La pregunte iba dirigida a la madre de Sybil.

—Un hombre antipático —respondió ella—. En su vida hubo dos o tres hechos de los que no me gusta hablar, a pesar de conocer la verdad. Todos los Selfords fueron iguales. El fundador de la casa, en el siglo quince, observaba tan horrible conducta que fue excomulgado por el Papa. ¿No ha oído usted hablar de las tumbas de los Selfords?

—No —respondió Dick.

Aparentemente, no dio importancia a estas palabras. ¡Tumbas! En su espíritu se alzó el recuerdo de Lew Pheeney— el hombre que murió porque había visto demasiado—, el ladrón de tumbas. Tuvo que hacer una fuerte contracción de músculos para no alterar la expresión impasible de su rostro.

—Probablemente —continuó la madre de Sybil—, no le interesarán a usted las antigüedades; pero si le interesan, yo puedo ofrecerle a usted algunos detalles. Precisamente esta tarde estuve leyendo algunos documentos.

Se levantó y se dirigió hacia una pequeña estantería colocada en un ángulo de la habitación; cogió un volumen encuadernado en vitela y amarillento por la acción de los años.
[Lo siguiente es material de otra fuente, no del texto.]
### src/rtl/imm_gen_pipe.sv
// imm_gen_pipe: LANES-wide immediate generator behind a 2-entry skid buffer.
//   clk, rst : clock, synchronous active-high reset.
//   flush    : discard both buffered bundles (and any bundle accepted now).
//   bus      : imm_gen_pipe_if slave (in_valid/in_ready/in_instr,
//              out_valid/out_ready/out_imm/out_fmt/out_illegal).
// Main register M drives the outputs; skid register S catches the one bundle
// that can arrive while M is stalled. in_ready = !S.valid, purely registered.
// Build option IMM_CSR_UIMM_EN is handled inside imm_lane_dec.
module imm_gen_pipe
  import imm_pkg::*;
#(
  parameter int unsigned LANES = 1,
  parameter int unsigned XLEN  = 32
) (
  input logic           clk,
  input logic           rst,
  input logic           flush,
  imm_gen_pipe_if.slave bus
);

  logic [LANES*XLEN-1:0] dec_imm;
  logic [LANES*3-1:0]    dec_fmt;
  logic [LANES-1:0]      dec_ill;

  for (genvar k = 0; k < LANES; k++) begin : g_lane
    imm_fmt_e lane_fmt;
    imm_lane_dec #(.XLEN(XLEN)) u_dec (
      .instr_i   (bus.in_instr[32*k +: 32]),
      .imm_o     (dec_imm[XLEN*k +: XLEN]),
      .fmt_o     (lane_fmt),
      .illegal_o (dec_ill[k])
    );
    assign dec_fmt[3*k +: 3] = lane_fmt;
  end

  logic                  m_valid_q, m_valid_d, s_valid_q, s_valid_d;
  logic [LANES*XLEN-1:0] m_imm_q, m_imm_d, s_imm_q, s_imm_d;
  logic [LANES*3-1:0]    m_fmt_q, m_fmt_d, s_fmt_q, s_fmt_d;
  logic [LANES-1:0]      m_ill_q, m_ill_d, s_ill_q, s_ill_d;

  logic accept, drain;
  assign accept = bus.in_valid && !s_valid_q;
  assign drain  = m_valid_q && bus.out_ready;

  // accept and drain-from-S are mutually exclusive since in_ready = !S.valid.
  always_comb begin
    m_valid_d = m_valid_q;
    m_imm_d   = m_imm_q;
    m_fmt_d   = m_fmt_q;
    m_ill_d   = m_ill_q;
    s_valid_d = s_valid_q;
    s_imm_d   = s_imm_q;
    s_fmt_d   = s_fmt_q;
    s_ill_d   = s_ill_q;
    if (flush) begin
      m_valid_d = 1'b0;
      s_valid_d = 1'b0;
    end else if (drain) begin
      if (s_valid_q) begin
        m_imm_d   = s_imm_q;
        m_fmt_d   = s_fmt_q;
        m_ill_d   = s_ill_q;
        s_valid_d = 1'b0;
      end else if (accept) begin
        m_imm_d = dec_imm;
        m_fmt_d = dec_fmt;
        m_ill_d = dec_ill;
      end else begin
        m_valid_d = 1'b0;
      end
    end else if (accept) begin
      if (!m_valid_q) begin
        m_valid_d = 1'b1;
        m_imm_d   = dec_imm;
        m_fmt_d   = dec_fmt;
        m_ill_d   = dec_ill;
      end else begin
        s_valid_d = 1'b1;
        s_imm_d   = dec_imm;
        s_fmt_d   = dec_fmt;
        s_ill_d   = dec_ill;
      end
    end
  end

  always_ff @(posedge clk) begin
    if (rst) begin
      m_valid_q <= 1'b0;
      m_imm_q   <= '0;
      m_fmt_q   <= {LANES{3'(FMT_NONE)}};
      m_ill_q   <= '0;
      s_valid_q <= 1'b0;
      s_imm_q   <= '0;
      s_fmt_q   <= {LANES{3'(FMT_NONE)}};
      s_ill_q   <= '0;
    end else begin
      m_valid_q <= m_valid_d;
      m_imm_q   <= m_imm_d;
      m_fmt_q   <= m_fmt_d;
      m_ill_q   <= m_ill_d;
      s_valid_q <= s_valid_d;
      s_imm_q   <= s_imm_d;
      s_fmt_q   <= s_fmt_d;
      s_ill_q   <= s_ill_d;
    end
  end

  assign bus.in_ready    = !s_valid_q;
  assign bus.out_valid   = m_valid_q;
  assign bus.out_imm     = m_imm_q;
  assign bus.out_fmt     = m_fmt_q;
  assign bus.out_illegal = m_ill_q;

endmodule
[src/rtl/lcd_text_driver.sv]
// HD44780 16x2 driver: 8-bit write-only init, then continuous refresh of 32 characters
// fetched from an indexed text source. Define LCD_FRAME_GAP_EN to idle between frames.
module lcd_text_driver #(
  parameter int unsigned INIT_WAIT_CYC  = 750000,
  parameter int unsigned E_PULSE_CYC    = 25,
  parameter int unsigned CMD_WAIT_CYC   = 2500,
  parameter int unsigned CLEAR_WAIT_CYC = 100000,
  parameter int unsigned FRAME_GAP_CYC  = 500000
) (
  input  logic       clk,
  input  logic       rst,
  input  logic [7:0] char_in,
  output logic [4:0] index,
  output logic       lcd_e,
  output logic       lcd_rs,
  output logic       lcd_rw,
  output logic [7:0] lcd_data,
  output logic       init_done,
  output logic       frame_done
);

`ifdef LCD_FRAME_GAP_EN
  localparam bit GAP_EN = 1'b1;
`else
  localparam bit GAP_EN = 1'b0;
`endif

  localparam logic [19:0] INIT_LD  = 20'(INIT_WAIT_CYC);
  localparam logic [19:0] E_LD     = 20'(E_PULSE_CYC);
  localparam logic [19:0] CMD_LD   = 20'(CMD_WAIT_CYC);
  localparam logic [19:0] CLEAR_LD = 20'(CLEAR_WAIT_CYC);
  localparam logic [19:0] GAP_LD   = 20'(FRAME_GAP_CYC);

  typedef enum logic [3:0] {
    S_PWR_WAIT,
    S_INIT_CMD,
    S_LINE_ADDR,
    S_FETCH0,
    S_FETCH1,
    S_SETUP,
    S_STROBE,
    S_SETTLE,
    S_GAP
  } state_t;

  // What the current strobe carries, so SETTLE knows where to go next.
  typedef enum logic [1:0] {
    K_INIT,
    K_ADDR,
    K_CHAR
  } kind_t;

  state_t      state_q, state_d;
  kind_t       kind_q, kind_d;
  logic [19:0] cnt_q, cnt_d;
  logic [1:0]  step_q, step_d;
  logic [4:0]  index_q, index_d;
  logic        lcd_e_q, lcd_e_d;
  logic        lcd_rs_q, lcd_rs_d;
  logic [7:0]  lcd_data_q, lcd_data_d;
  logic        init_done_q, init_done_d;
  logic        frame_done_q, frame_done_d;
  logic        cnt_last;

  function automatic logic [7:0] init_cmd(input logic [1:0] step);
    case (step)
      2'd0:    init_cmd = 8'h38;
      2'd1:    init_cmd = 8'h0C;
      2'd2:    init_cmd = 8'h06;
      default: init_cmd = 8'h01;
    endcase
  endfunction

  assign cnt_last = (cnt_q == 20'd1);

  always_comb begin
    state_d      = state_q;
    kind_d       = kind_q;
    cnt_d        = cnt_q;
    step_d       = step_q;
    index_d      = index_q;
    lcd_rs_d     = lcd_rs_q;
    lcd_data_d   = lcd_data_q;
    init_done_d  = init_done_q;
    frame_done_d = 1'b0;

    case (state_q)
      S_PWR_WAIT: begin
        if (cnt_last) begin
          state_d    = S_INIT_CMD;
          kind_d     = K_INIT;
          lcd_rs_d   = 1'b0;
          lcd_data_d = init_cmd(step_q);
        end else begin
          cnt_d = cnt_q - 20'd1;
        end
      end

      // Setup cycles: bus already driven on entry, strobe follows.
      S_INIT_CMD, S_LINE_ADDR, S_SETUP: begin
        state_d = S_STROBE;
        cnt_d   = E_LD;
      end

      S_STROBE: begin
        if (cnt_last) begin
          state_d = S_SETTLE;
          cnt_d   = (kind_q == K_INIT && step_q == 2'd3) ? CLEAR_LD : CMD_LD;
        end else begin
          cnt_d = cnt_q - 20'd1;
        end
      end

      S_SETTLE: begin
        if (!cnt_last) begin
          cnt_d = cnt_q - 20'd1;
        end else begin
          case (kind_q)
            K_INIT: begin
              if (step_q == 2'd3) begin
                init_done_d = 1'b1;
                state_d     = S_LINE_ADDR;
                kind_d      = K_ADDR;
                lcd_rs_d    = 1'b0;
                lcd_data_d  = 8'h80;
              end else begin
                step_d     = step_q + 2'd1;
                state_d    = S_INIT_CMD;
                lcd_rs_d   = 1'b0;
                lcd_data_d = init_cmd(step_q + 2'd1);
              end
            end
            K_ADDR: begin
              // index still shows the last character of line 1 when the C0 address was sent
              state_d = S_FETCH0;
              index_d = (index_q == 5'd15) ? 5'd16 : 5'd0;
            end
            default: begin
              if (index_q == 5'd31) begin
                frame_done_d = 1'b1;
                index_d      = 5'd0;
                if (GAP_EN) begin
                  state_d = S_GAP;
                  cnt_d   = GAP_LD;
                end else begin
                  state_d    = S_LINE_ADDR;
                  kind_d     = K_ADDR;
                  lcd_rs_d   = 1'b0;
                  lcd_data_d = 8'h80;
                end
              end else if (index_q == 5'd15) begin
                state_d    = S_LINE_ADDR;
                kind_d     = K_ADDR;
                lcd_rs_d   = 1'b0;
                lcd_data_d = 8'hC0;
              end else begin
                state_d = S_FETCH0;
                index_d = index_q + 5'd1;
              end
            end
          endcase
        end
      end

      S_FETCH0: begin
        state_d = S_FETCH1;
      end

      // Source has had its registered cycle; capture the character now.
      S_FETCH1: begin
        state_d    = S_SETUP;
        kind_d     = K_CHAR;
        lcd_rs_d   = 1'b1;
        lcd_data_d = char_in;
      end

      S_GAP: begin
        if (cnt_last) begin
          state_d    = S_LINE_ADDR;
          kind_d     = K_ADDR;
          lcd_rs_d   = 1'b0;
          lcd_data_d = 8'h80;
        end else begin
          cnt_d = cnt_q - 20'd1;
        end
      end

      default: begin
        state_d = S_PWR_WAIT;
        cnt_d   = INIT_LD;
      end
    endcase

    lcd_e_d = (state_d == S_STROBE);
  end

  always_ff @(posedge clk) begin
    if (rst) begin
      state_q      <= S_PWR_WAIT;
      kind_q       <= K_INIT;
      cnt_q        <= INIT_LD;
      step_q       <= 2'd0;
      index_q      <= 5'd0;
      lcd_e_q      <= 1'b0;
      lcd_rs_q     <= 1'b0;
      lcd_data_q   <= 8'h00;
      init_done_q  <= 1'b0;
      frame_done_q <= 1'b0;
    end else begin
      state_q      <= state_d;
      kind_q       <= kind_d;
      cnt_q        <= cnt_d;
      step_q       <= step_d;
      index_q      <= index_d;
      lcd_e_q      <= lcd_e_d;
      lcd_rs_q     <= lcd_rs_d;
      lcd_data_q   <= lcd_data_d;
      init_done_q  <= init_done_d;
      frame_done_q <= frame_done_d;
    end
  end

  assign index      = index_q;
  assign lcd_e      = lcd_e_q;
  assign lcd_rs     = lcd_rs_q;
  assign lcd_rw     = 1'b0;
  assign lcd_data   = lcd_data_q;
  assign init_done  = init_done_q;
  assign frame_done = frame_done_q;

endmodule
### config.mk
export PLATFORM = sky130hd
export DESIGN_NAME = load_store_unit
export DESIGN_NICKNAME = d
export VERILOG_FILES = /design/src/rtl/load_store_unit.sv
export SDC_FILE = /design/constraint.sdc
export NUM_CORES = 1
export LEC_CHECK = 0
export CAP_MARGIN = 20
export CORE_UTILIZATION = 45
export CTS_BUF_LIST = sky130_fd_sc_hd__clkbuf_4 sky130_fd_sc_hd__clkbuf_8 sky130_fd_sc_hd__clkbuf_16
export CTS_CLUSTER_SIZE = 10
export DETAILED_ROUTE_END_ITERATION = 6
export PLACE_DENSITY = 0.78
export REMOVE_ABC_BUFFERS = 1
export SYNTH_ARGS = -nofsm -noshare
export SYNTH_HDL_FRONTEND = slang
export SYNTH_SLANG_ARGS = --single-unit
### constraint.sdc
create_clock -name clk -period 2.1 [get_ports clk]
set_clock_uncertainty 0.05 [all_clocks]
set_input_delay 0.315 -clock clk [delete_from_list [all_inputs] [get_ports clk]]
set_output_delay 0.315 -clock clk [all_outputs]
set_load 0.03 [all_outputs]
--- config.mk ---
export PLATFORM = sky130hd
export DESIGN_NAME = regfile_wb_scheduler
export DESIGN_NICKNAME = d
export VERILOG_FILES = /design/src/rtl/core_pkg.sv /design/src/rtl/wb_port_arbiter.sv /design/src/rtl/regfile_wb_scheduler.sv
export SDC_FILE = /design/constraint.sdc
export NUM_CORES = 1
export LEC_CHECK = 0
export ABC_AREA = 1
export CAP_MARGIN = 30
export CORE_MARGIN = 1
export CORE_UTILIZATION = 45
export DETAILED_ROUTE_END_ITERATION = 6
export HOLD_SLACK_MARGIN = 0.06
export PLACE_DENSITY = 0.81
export SLEW_MARGIN = 20
export SYNTH_ARGS = -nofsm -noshare
export SYNTH_HDL_FRONTEND = slang
export SYNTH_SLANG_ARGS = --single-unit
--- constraint.sdc ---
create_clock -name clock -period 1.9 [get_ports clock]
set_input_delay 0.285 -clock clock [delete_from_list [all_inputs] [get_ports clock]]
set_output_delay 0.285 -clock clock [all_outputs]
set_load 0.01 [all_outputs]
--- src/rtl/core_pkg.sv ---
// Shared core definitions: register-file geometry and the writeback request
// bundle used by the execute and load units.
package core_pkg;

  localparam int XLEN = 32;
  localparam int NREG = 32;
  localparam int AW   = $clog2(NREG);
  localparam logic [AW-1:0] REG_X0 = '0;

  // Wide enough for any legal starvation limit (1..15).
  localparam int STARVE_W = 4;

  typedef struct packed {
    logic            valid;
    logic [AW-1:0]   rd;
    logic [XLEN-1:0] data;
  } wb_req_t;

endpackage

--- src/rtl/wb_port_arbiter.sv ---
// Fixed-priority arbiter for the register-file write port: the ALU (src0) wins
// unless the load unit (src1) has lost STARVE_MAX consecutive cycles.
module wb_port_arbiter
  import core_pkg::*;
#(
  parameter int STARVE_MAX = 4
) (
  input  logic clock,
  input  logic reset,
  input  logic s0_valid,
  input  logic s1_valid,
  output logic grant0,
  output logic grant1
);

  localparam logic [STARVE_W-1:0] STARVE_LIM = STARVE_W'(STARVE_MAX);

  logic [STARVE_W-1:0] starve_cnt_q, starve_cnt_d;
  logic                force1;

  // Grants look only at valids and the counter, never at downstream state.
  always_comb begin
    force1       = s1_valid && (starve_cnt_q == STARVE_LIM);
    grant1       = !reset && s1_valid && (force1 || !s0_valid);
    grant0       = !reset && s0_valid && !force1;
    starve_cnt_d = '0;
    if (s1_valid && !grant1) begin
      starve_cnt_d = (starve_cnt_q == STARVE_LIM) ? starve_cnt_q : starve_cnt_q + 1'b1;
    end
  end

  always_ff @(posedge clock) begin
    if (reset) begin
      starve_cnt_q <= '0;
    end else begin
      starve_cnt_q <= starve_cnt_d;
    end
  end

endmodule

--- src/rtl/regfile_wb_scheduler.sv ---
// Owns the register-file write port: arbitrates two writeback sources, registers
// the winning write, and keeps a busy-bit scoreboard that stalls decode on hazards.
module regfile_wb_scheduler
  import core_pkg::*;
#(
  parameter int STARVE_MAX = 4
) (
  input  logic            clock,
  input  logic            reset,
  input  logic            s0_valid,
  input  logic [AW-1:0]   s0_rd,
  input  logic [XLEN-1:0] s0_data,
  output logic            s0_ready,
  input  logic            s1_valid,
  input  logic [AW-1:0]   s1_rd,
  input  logic [XLEN-1:0] s1_data,
  output logic            s1_ready,
  input  logic            iss_valid,
  input  logic [AW-1:0]   iss_rd,
  input  logic [AW-1:0]   iss_rs1,
  input  logic [AW-1:0]   iss_rs2,
  input  logic            iss_use_rs1,
  input  logic            iss_use_rs2,
  output logic            hz_stall,
  output logic            wb_wen,
  output logic [AW-1:0]   wb_sel,
  output logic [XLEN-1:0] wb_data,
  output logic [NREG-1:0] busy
);

  // Handshake: a source transfers when valid && ready in the same cycle; once
  // valid is raised it holds valid, rd and data stable until ready is seen.

  wb_req_t         s0_req, s1_req, win_req;
  logic            grant0, grant1, granted, issue_fire;
  logic            wb_wen_q, wb_wen_d;
  logic [AW-1:0]   wb_sel_q, wb_sel_d;
  logic [XLEN-1:0] wb_data_q, wb_data_d;
  logic [NREG-1:0] busy_q, busy_d;

  wb_port_arbiter #(.STARVE_MAX(STARVE_MAX)) u_arb (
    .clock    (clock),
    .reset    (reset),
    .s0_valid (s0_valid),
    .s1_valid (s1_valid),
    .grant0   (grant0),
    .grant1   (grant1)
  );

  always_comb begin
    s0_req  = '{valid: s0_valid, rd: s0_rd, data: s0_data};
    s1_req  = '{valid: s1_valid, rd: s1_rd, data: s1_data};
    win_req = grant0 ? s0_req : s1_req;
    granted = (grant0 || grant1) && win_req.valid;

    hz_stall = !reset && iss_valid &&
               ((iss_use_rs1 && busy_q[iss_rs1]) ||
                (iss_use_rs2 && busy_q[iss_rs2]) ||
                busy_q[iss_rd]);
    issue_fire = iss_valid && !hz_stall && (iss_rd != REG_X0);

    // x0 writes are accepted but never reach the register file.
    wb_wen_d  = granted && (win_req.rd != REG_X0);
    wb_sel_d  = granted ? win_req.rd   : wb_sel_q;
    wb_data_d = granted ? win_req.data : wb_data_q;

    // Clear first so a same-cycle issue to the same register keeps it busy.
    busy_d = busy_q;
    if (wb_wen_q) begin
      busy_d[wb_sel_q] = 1'b0;
    end
    if (issue_fire) begin
      busy_d[iss_rd] = 1'b1;
    end
    busy_d[0] = 1'b0;
  end

  always_ff @(posedge clock) begin
    if (reset) begin
      wb_wen_q  <= 1'b0;
      wb_sel_q  <= '0;
      wb_data_q <= '0;
      busy_q    <= '0;
    end else begin
      wb_wen_q  <= wb_wen_d;
      wb_sel_q  <= wb_sel_d;
      wb_data_q <= wb_data_d;
      busy_q    <= busy_d;
    end
  end

  // Reset masks the registered write immediately so an in-flight write is dropped.
  assign s0_ready = grant0;
  assign s1_ready = grant1;
  assign wb_wen   = wb_wen_q && !reset;
  assign wb_sel   = reset ? '0 : wb_sel_q;
  assign wb_data  = reset ? '0 : wb_data_q;
  assign busy     = reset ? '0 : busy_q;

endmodule

==> out/qor.csv <==
stage,metric,value,unit
worst_setup_path,crit_family,simple AND/OR/NAND/NOR gates,
cells_and_area,utilization,76.2,%
global_route,gr-total-overflow,0,
worst_setup_path,endpoint_kind,output pin,
sta,final.min_clock_period,1990,ps
sta,finalCritPeriodShare,105,%
worst_hold_path,hold_path_class,primary input to register,
placement,place_hpwl,13.1,mm
clock_network,cts_root_buf,clkbuf_8,
synth,syn_nets,886,
die,design.portCount,169,
route,num_vias,6085,
power,powerDensity,571,nW/um2
route,drtAntennaViolNets,0,
worst_setup_path,rrSetupSlack,90,ps
worst_setup_path,critical_path_required,1620,ps
worst_setup_path,cp_common_cell,nand2_1,
global_route,grt_antenna_before_repair,0,
synth,synth_top_cell_by_area,dfxtp_1,
global_route,grt_pass1_vias,5555,
clock_network,clock_latency,360,ps
cells_and_area,fill_cells,794,
worst_setup_path,r2r-start,u_arb.starve_cnt_q[1],
worst_setup_path,worstSetupPathType,register to output pin,
power,p_leak,0.00371,uW
worst_setup_path,endpoint,hz_stall,
placement,gp_congestion,0.986,
global_route,grt_pass1_wl,26.6,mm
synth,synth_common_cells,"nand2_1, nor2_1, nand3_1",
die,start_util,46.8,%
run_status,failed_checks,setup timing,
worst_setup_path,reg2reg_depth,12,
cells_and_area,area_growth,62.9,%
route,drt_iter0_drc,583,
synth,synth_warnings,0,
cells_and_area,diodes,0,
placement,portBuffers,167,
worst_setup_path,r2r-end,wb_data_q[20],
global_route,groute.usage.overall,32.9,%
cells_and_area,drive_gt1_share,16.2,%
clock_network,clock_sinks,73,
synth,synth.most_common_cell,nand2_1,
sta,rsz0062_at_grt,yes,
synth,syn_area_per_cell,5.83,um2
route,via_per_inst,5.19,
cells_and_area,postLayoutCellArea,7480,um2
route,wl,17.4,mm
cells_and_area,multi_input_area,2660,um2
global_route,grt_max_degree,37,
worst_setup_path,cp_slowest_cell,dfxtp_1,
sta,slew_violations,0,
synth,ys_types,29,
sta,setup_violations,1,
cells_and_area,seqCellArea,1470,um2
synth,synth_edf_count,0,
synth,synth-seq-cells,73,
clock_network,htree_levels,3,
synth,synth_ff_type,dfxtp_1,
synth,synthArstFlopShare,0,%
die,die-area,10600,um2
sta,finalHoldViolCount,0,
worst_setup_path,critical_path_arrival,1700,ps
route,wl_per_cell,14.9,um
sta,clock.fmax,503,MHz
synth,ys_seq_area_share,31.8,%
route,drc,0,
worst_setup_path,startpoint_type,register,
sta,hold_ws,453,ps
synth,synth_top_area_share,31.8,%
clock_network,cts_buffer_depth,2,
worst_setup_path,path_depth,11,
worst_setup_path,cpPeakStageDelay,360,ps
clock_network,path_clk_slew,80,ps
clock_network,cts_hold_buf,0,
synth,syn-instance-count,788,
job,drv_cap,0,
synth,synthTopCellsByArea,"dfxtp_1, nand2_1, nand3_1, nor2_1, inv_1",
clock_network,numCtsBuffers,9,
die,dieHeight,103,um
die,die_w,103,um
cells_and_area,nets,1132,
worst_setup_path,path_max_fanout,3,
power,ir_drop,0.471,mV
sta,worst_slack,-86.2,ps
route,drt_first_pass_iters,5,
placement,placed_cell_area,7030,um2
worst_setup_path,crit_start,busy_q[19],
die,core-area,9820,um2
synth,syn-cell-area,4590,um2
worst_setup_path,worstPathCellList,inv_2 -> nor2_1 -> a21oi_1 -> nand2_1 -> nand2_1 -> nand4_1 -> nor2_2 -> nand3_2 -> nand2_2 -> inv_1 -> buf_2,
placement,dp_slack,-732,ps
worst_setup_path,path_buf_inv,3,
sta,clock_skew,6.89,ps
sta,fin_setup_tns,-86.2,ps
clock_network,cts_tree,done,
run_status,status,"finished, violations left",
die,row_count,36,
## state kept, by name, indices dropped and copies added, names as in the netlist
signal              cells
wb_data_q              32
busy_q                 31
wb_sel_q                5
u_arb.starve_cnt_q      4
wb_wen_q                1
## cells in the final DEF (no fill, tap or decap), drive strengths merged, types with 4 or more instances in the layout
| master | count |
|---|---|
| nand2 | 201 |
| nor2 | 140 |
| clkdlybuf4s50 | 121 |
| nand3 | 113 |
| buf | 108 |
| inv | 104 |
| dfxtp | 73 |
| o21ai | 66 |
| dlygate4sd2 | 30 |
| a21oi | 19 |
| clkbuf | 13 |
| dlymetal6s2s | 10 |
| nor3 | 7 |
| a2bb2oi | 7 |
| mux2i | 4 |
## power breakdown
part	switching, uW	leakage [uW]	internal, uW
Clock	600	0.000120	906
Combinational	546	0.00299	546
Sequential	42.8	0.000604	1630
## metal layers
metal,track usage [%],part of all wire (%)
met5,0,0
met4,11.7,2.6
met3,8.41,11
met2,55.9,48
met1,40.1,39
## metrics by stage
step	instances	power [uW]
2_1_floorplan	788	2170
3_3_place_gp	1149	2720
3_5_place_dp	1149	2730
4_1_cts	1168	4230
5_1_grt	1172	4440
6_report	1172	4270
## area by class of cell
cell class	instances	area share [%]
flip-flops and latches	73	19.6
clock inverters	5	1.37
clock buffers	11	1.89
well taps	133	2.22
inverters	105	5.30
repair buffers	272	34.0
multi-input cells	573	35.6
## cells by family (layout without fill, tap and decap cells)
group | after synthesis | count (layout) | share of synthesized area, %
AOI/OAI and AO/OA | 100 | 100 | 12.0
xor gates and xnor gates | 1 | 1 | 0.191
adders and majority gates | 2 | 2 | 0.545
buffers and inverters | 142 | 393 | 12.6
DFF | 73 | 73 | 31.8
muxes | 4 | 4 | 0.872
other | 1 | 1 | 0.0816
and+or+nand+nor | 465 | 465 | 41.8
## worst min-delay path, stage by stage
cell	delay, ps
buf_2	210
nor2_1	170
nand2_1	60
o31ai_1	50
## worst min-delay path by stage
stage / startpoint / to / cells past startpoint
2_1_floorplan: s0_data[18] / wb_data_q[18] / 2
5_1_grt: reset / wb_data_q[28] / 4
3_5_place_dp: wb_data_q[9] / wb_data_q[9] / 4
6_report: reset / wb_data_q[9] / 4
3_3_place_gp: wb_data_q[6] / wb_data_q[6] / 4
4_1_cts: reset / wb_data_q[9] / 4
## repair_timing
item / CTS / global route
pin swaps: 6 / 4
endpoints found under the setup margin: 89 / 78
setup buffers: 3 / 3
resized for setup: 74 / 39
cloned: 0 / 1
Note: power is estimated with default switching activity, not from simulation.
<file path="config.mk">
export PLATFORM = sky130hd
export DESIGN_NAME = pipe_reg_chain
export DESIGN_NICKNAME = d
export VERILOG_FILES = /design/src/rtl/pipe_reg_chain.sv
export SDC_FILE = /design/constraint.sdc
export NUM_CORES = 1
export LEC_CHECK = 0
export CAP_MARGIN = 15
export CORE_ASPECT_RATIO = 1.75
export CORE_MARGIN = 5
export CORE_UTILIZATION = 45
export DETAILED_ROUTE_END_ITERATION = 16
export GPL_TIMING_DRIVEN = 0
export PLACE_DENSITY = 0.82
export SLEW_MARGIN = 20
export SYNTH_ARGS = -nofsm -noshare
export SYNTH_HDL_FRONTEND = slang
export SYNTH_SLANG_ARGS = --single-unit
</file>
<file path="constraint.sdc">
create_clock -name clk -period 3.61 [get_ports clk]
set_clock_uncertainty 0.05 [all_clocks]
set_input_delay 0.361 -clock clk [delete_from_list [all_inputs] [get_ports clk]]
set_output_delay 0.361 -clock clk [all_outputs]
set_load 0.01 [all_outputs]
</file>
—Este es uno de los escasos tesoros que poseo. Es el original de la Crónica de Baxtes, impreso en mil quinientos ochenta y cuatro. Uno de los primeros libros hechos en la Prensa de Caxton... Aquí tiene usted el pasaje... No necesita usted leer el acto cometido por
sir
Hugh, porque lastima el crédito de nuestra familia.

Dick cogió el libro y leyó el párrafo que la señora Lansdown le señalaba con el dedo: «Sir Hugh, estando bajo la condenación de la Iglesia por sus pecados y habiéndosele negado el derecho a enterramiento conforme al rito de los caballeros cristianos, dispuso la construcción en sus estados de un gran panteón para él y los de su familia, el cual fue llamado «Tumbas de los Selfords», y al que dio su bendición fray Marcus, un santo varón de aquel tiempo, pero bendiciéndolo en secreto por temor a la excomunión. Y estas tumbas ordenó que fueran hechas en piedras curiosamente labradas con ángeles y santos, cuya vista sorprendían profundamente.»